START Extracted material

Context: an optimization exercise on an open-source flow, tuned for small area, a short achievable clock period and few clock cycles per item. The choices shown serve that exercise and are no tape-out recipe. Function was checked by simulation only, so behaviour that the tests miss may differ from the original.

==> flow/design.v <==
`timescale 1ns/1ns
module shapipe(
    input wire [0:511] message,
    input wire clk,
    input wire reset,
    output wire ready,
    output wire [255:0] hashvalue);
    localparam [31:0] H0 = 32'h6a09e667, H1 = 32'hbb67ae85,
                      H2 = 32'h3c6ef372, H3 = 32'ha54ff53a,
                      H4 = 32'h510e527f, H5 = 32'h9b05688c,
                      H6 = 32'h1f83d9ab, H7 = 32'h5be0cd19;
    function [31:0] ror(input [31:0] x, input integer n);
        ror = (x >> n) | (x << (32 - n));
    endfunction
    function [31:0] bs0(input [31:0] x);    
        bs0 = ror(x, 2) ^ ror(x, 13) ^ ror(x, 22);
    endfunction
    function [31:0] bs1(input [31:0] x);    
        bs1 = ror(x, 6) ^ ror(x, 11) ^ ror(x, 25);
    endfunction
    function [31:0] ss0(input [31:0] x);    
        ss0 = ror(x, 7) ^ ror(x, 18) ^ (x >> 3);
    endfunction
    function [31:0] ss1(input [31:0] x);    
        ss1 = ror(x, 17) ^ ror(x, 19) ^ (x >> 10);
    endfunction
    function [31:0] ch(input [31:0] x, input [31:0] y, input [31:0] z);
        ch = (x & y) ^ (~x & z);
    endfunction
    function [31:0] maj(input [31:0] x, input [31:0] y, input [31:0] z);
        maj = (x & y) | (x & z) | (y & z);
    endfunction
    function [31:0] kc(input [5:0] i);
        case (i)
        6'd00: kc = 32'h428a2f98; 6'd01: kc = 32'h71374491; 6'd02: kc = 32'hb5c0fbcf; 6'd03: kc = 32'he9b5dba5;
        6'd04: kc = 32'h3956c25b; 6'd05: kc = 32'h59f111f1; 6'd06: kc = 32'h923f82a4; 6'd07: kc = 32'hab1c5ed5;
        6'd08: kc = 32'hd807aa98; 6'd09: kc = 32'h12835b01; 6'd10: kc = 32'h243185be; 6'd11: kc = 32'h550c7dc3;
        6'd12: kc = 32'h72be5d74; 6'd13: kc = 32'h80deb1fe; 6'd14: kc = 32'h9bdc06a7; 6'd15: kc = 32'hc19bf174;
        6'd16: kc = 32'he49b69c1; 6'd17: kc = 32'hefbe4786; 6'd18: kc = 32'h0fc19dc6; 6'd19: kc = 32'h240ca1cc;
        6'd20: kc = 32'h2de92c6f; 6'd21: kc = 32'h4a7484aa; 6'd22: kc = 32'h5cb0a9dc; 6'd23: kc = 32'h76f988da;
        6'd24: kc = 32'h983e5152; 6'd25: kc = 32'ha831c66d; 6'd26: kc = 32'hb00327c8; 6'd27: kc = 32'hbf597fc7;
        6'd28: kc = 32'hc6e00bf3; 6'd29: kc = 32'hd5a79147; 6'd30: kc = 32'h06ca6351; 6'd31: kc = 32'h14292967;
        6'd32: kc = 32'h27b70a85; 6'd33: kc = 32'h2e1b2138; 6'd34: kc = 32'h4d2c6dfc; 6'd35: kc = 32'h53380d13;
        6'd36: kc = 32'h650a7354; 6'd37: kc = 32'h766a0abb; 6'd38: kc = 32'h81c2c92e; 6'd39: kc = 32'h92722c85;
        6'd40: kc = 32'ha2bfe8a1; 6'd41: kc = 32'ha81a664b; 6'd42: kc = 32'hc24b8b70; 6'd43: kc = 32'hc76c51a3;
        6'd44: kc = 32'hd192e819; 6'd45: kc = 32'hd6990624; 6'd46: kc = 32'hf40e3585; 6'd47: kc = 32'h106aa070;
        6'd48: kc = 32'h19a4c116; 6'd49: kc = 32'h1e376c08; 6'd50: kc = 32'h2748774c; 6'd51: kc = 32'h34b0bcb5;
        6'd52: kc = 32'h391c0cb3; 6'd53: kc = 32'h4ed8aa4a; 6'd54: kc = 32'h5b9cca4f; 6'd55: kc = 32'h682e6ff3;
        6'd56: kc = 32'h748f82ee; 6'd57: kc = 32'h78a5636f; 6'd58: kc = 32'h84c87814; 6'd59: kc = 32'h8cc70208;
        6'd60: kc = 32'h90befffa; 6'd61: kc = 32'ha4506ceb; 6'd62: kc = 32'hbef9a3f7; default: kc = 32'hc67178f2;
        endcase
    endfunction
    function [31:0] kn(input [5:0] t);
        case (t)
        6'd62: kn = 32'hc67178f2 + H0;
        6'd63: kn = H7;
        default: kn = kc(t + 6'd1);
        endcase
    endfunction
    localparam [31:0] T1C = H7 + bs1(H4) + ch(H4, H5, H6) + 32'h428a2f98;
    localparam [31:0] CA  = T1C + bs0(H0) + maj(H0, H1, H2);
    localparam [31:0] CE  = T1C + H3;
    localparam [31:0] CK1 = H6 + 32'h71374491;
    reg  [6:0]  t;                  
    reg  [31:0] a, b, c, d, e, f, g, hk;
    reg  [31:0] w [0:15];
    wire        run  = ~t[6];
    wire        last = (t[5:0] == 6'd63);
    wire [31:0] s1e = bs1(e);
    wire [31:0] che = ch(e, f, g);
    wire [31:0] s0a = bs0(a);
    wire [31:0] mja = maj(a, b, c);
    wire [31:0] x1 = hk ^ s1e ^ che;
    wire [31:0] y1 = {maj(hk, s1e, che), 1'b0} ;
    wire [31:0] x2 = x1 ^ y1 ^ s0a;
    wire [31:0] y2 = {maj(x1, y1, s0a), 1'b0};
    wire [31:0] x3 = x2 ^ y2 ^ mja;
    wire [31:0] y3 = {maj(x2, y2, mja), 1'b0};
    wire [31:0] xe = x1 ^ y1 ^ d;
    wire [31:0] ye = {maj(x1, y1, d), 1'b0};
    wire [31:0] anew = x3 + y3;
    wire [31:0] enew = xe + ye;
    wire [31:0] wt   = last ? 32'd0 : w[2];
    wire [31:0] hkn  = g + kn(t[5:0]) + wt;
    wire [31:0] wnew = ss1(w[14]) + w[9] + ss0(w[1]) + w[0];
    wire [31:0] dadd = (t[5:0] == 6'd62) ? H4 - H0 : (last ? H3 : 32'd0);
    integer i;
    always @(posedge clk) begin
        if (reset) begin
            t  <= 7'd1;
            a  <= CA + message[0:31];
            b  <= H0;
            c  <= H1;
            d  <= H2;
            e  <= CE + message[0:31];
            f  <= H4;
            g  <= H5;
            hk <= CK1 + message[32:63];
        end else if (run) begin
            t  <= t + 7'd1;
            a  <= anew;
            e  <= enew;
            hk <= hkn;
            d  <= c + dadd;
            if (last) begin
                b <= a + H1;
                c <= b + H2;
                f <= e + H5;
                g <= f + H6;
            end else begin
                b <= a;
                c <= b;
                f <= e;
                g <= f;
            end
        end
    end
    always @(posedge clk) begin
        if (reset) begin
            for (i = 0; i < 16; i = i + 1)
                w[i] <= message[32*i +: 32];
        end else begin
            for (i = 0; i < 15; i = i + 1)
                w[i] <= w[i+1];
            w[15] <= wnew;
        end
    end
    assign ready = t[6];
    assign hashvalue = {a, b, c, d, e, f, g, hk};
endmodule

END Extracted material
START Extracted material

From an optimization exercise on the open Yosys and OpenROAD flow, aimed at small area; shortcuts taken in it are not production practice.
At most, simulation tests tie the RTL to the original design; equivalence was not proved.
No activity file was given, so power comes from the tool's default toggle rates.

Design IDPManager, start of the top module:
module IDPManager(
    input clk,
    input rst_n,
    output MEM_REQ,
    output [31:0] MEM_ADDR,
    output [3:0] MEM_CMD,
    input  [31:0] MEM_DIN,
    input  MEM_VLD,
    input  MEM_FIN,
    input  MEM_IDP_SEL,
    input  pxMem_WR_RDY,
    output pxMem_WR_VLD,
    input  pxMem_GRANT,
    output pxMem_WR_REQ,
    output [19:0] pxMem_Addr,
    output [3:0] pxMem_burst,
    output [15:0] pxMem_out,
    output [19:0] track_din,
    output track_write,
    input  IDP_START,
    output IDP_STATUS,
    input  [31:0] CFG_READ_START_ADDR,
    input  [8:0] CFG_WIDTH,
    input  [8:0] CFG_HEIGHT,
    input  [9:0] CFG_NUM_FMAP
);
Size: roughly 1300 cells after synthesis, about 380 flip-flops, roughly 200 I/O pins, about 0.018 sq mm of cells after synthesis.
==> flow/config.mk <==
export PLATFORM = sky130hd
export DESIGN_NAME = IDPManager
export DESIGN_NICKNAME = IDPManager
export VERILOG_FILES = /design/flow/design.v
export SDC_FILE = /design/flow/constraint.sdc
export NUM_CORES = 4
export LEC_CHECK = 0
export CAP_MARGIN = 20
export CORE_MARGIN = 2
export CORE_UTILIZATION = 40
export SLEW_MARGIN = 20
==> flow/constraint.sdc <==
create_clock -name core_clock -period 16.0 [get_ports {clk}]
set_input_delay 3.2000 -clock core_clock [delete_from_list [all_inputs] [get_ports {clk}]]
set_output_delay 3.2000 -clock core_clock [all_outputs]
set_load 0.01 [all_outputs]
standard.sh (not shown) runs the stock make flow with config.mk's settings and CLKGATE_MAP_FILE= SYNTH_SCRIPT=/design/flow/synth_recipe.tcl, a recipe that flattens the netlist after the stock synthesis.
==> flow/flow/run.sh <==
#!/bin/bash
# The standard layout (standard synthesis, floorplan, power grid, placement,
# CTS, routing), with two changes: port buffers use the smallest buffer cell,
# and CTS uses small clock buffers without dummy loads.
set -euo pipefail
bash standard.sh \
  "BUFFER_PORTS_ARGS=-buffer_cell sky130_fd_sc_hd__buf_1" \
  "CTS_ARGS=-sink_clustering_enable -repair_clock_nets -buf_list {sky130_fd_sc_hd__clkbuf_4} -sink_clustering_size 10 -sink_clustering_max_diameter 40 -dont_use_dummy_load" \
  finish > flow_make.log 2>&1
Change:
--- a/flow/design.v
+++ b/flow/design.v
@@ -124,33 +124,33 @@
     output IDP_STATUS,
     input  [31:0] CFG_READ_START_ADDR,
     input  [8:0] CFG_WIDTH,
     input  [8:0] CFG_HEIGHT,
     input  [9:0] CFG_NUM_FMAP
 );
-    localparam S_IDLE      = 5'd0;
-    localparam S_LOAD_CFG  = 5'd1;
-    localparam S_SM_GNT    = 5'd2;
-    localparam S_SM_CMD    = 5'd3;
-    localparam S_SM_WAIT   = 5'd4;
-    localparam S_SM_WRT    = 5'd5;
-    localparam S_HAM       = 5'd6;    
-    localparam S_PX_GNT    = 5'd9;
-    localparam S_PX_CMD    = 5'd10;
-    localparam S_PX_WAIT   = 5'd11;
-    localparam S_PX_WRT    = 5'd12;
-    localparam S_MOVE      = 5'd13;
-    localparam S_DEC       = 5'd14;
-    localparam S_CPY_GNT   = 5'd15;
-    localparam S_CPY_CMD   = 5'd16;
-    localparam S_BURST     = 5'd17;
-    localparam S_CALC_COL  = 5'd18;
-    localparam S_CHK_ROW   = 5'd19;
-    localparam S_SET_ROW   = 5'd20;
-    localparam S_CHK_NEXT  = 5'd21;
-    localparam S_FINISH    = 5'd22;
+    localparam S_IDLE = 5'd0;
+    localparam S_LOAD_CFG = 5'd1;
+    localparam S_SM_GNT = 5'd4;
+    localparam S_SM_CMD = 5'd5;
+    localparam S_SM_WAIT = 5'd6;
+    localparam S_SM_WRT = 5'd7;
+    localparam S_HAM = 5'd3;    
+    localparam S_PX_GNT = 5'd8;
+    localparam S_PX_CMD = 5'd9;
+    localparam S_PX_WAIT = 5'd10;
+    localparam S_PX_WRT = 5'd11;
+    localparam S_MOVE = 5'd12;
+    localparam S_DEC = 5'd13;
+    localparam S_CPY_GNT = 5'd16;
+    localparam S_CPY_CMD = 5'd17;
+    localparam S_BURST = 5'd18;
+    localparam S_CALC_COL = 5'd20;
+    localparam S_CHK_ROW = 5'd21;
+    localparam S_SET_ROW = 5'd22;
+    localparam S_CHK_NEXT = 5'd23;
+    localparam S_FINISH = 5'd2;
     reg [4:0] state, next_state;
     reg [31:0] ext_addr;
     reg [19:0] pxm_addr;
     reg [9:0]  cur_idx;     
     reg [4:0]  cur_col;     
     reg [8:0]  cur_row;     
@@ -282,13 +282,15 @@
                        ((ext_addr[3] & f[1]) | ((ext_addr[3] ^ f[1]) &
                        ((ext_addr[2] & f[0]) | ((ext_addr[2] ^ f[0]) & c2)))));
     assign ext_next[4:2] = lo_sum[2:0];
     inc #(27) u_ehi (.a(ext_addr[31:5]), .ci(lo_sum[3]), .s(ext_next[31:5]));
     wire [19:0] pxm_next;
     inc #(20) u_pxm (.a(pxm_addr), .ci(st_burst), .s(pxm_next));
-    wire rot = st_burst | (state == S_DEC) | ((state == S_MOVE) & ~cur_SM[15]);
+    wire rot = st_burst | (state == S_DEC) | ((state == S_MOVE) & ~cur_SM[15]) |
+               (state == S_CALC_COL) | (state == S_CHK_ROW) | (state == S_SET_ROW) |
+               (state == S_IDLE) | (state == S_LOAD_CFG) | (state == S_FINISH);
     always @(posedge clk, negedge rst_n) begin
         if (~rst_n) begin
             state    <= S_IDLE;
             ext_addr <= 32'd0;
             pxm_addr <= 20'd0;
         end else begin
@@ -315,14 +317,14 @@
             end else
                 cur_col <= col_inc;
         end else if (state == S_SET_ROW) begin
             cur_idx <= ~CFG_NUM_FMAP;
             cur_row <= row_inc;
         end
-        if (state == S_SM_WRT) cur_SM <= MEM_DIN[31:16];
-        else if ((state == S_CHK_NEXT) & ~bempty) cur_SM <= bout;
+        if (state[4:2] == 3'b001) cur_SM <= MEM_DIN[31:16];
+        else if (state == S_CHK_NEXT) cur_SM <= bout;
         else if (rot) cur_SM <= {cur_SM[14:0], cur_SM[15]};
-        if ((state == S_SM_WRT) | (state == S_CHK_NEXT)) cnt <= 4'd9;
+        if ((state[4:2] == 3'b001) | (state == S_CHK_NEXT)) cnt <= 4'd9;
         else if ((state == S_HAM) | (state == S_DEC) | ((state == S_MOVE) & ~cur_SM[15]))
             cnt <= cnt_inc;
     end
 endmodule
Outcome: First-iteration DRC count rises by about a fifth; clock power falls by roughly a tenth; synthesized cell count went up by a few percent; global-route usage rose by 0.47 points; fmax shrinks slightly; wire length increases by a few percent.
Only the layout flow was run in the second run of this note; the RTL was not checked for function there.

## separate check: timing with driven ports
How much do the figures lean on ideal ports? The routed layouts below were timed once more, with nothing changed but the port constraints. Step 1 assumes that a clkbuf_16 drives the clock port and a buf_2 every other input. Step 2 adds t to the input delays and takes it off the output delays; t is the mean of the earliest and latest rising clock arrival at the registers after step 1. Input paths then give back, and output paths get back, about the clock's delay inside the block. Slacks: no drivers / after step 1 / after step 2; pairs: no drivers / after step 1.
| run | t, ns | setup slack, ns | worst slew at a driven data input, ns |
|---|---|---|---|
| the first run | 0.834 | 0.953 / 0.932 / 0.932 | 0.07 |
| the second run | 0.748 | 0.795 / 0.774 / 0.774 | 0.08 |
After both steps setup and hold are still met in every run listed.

END Extracted material

● What the exercise asks:
Go through the listing above and write out exactly the lines starting with the one holding "wire [31:0] enew = xe + ye;" and running through the one holding "end else if (run) begin", ends included, and no others.

● Task output:
    wire [31:0] enew = xe + ye;
    wire [31:0] wt   = last ? 32'd0 : w[2];
    wire [31:0] hkn  = g + kn(t[5:0]) + wt;
    wire [31:0] wnew = ss1(w[14]) + w[9] + ss0(w[1]) + w[0];
    wire [31:0] dadd = (t[5:0] == 6'd62) ? H4 - H0 : (last ? H3 : 32'd0);
    integer i;
    always @(posedge clk) begin
        if (reset) begin
            t  <= 7'd1;
            a  <= CA + message[0:31];
            b  <= H0;
            c  <= H1;
            d  <= H2;
            e  <= CE + message[0:31];
            f  <= H4;
            g  <= H5;
            hk <= CK1 + message[32:63];
        end else if (run) begin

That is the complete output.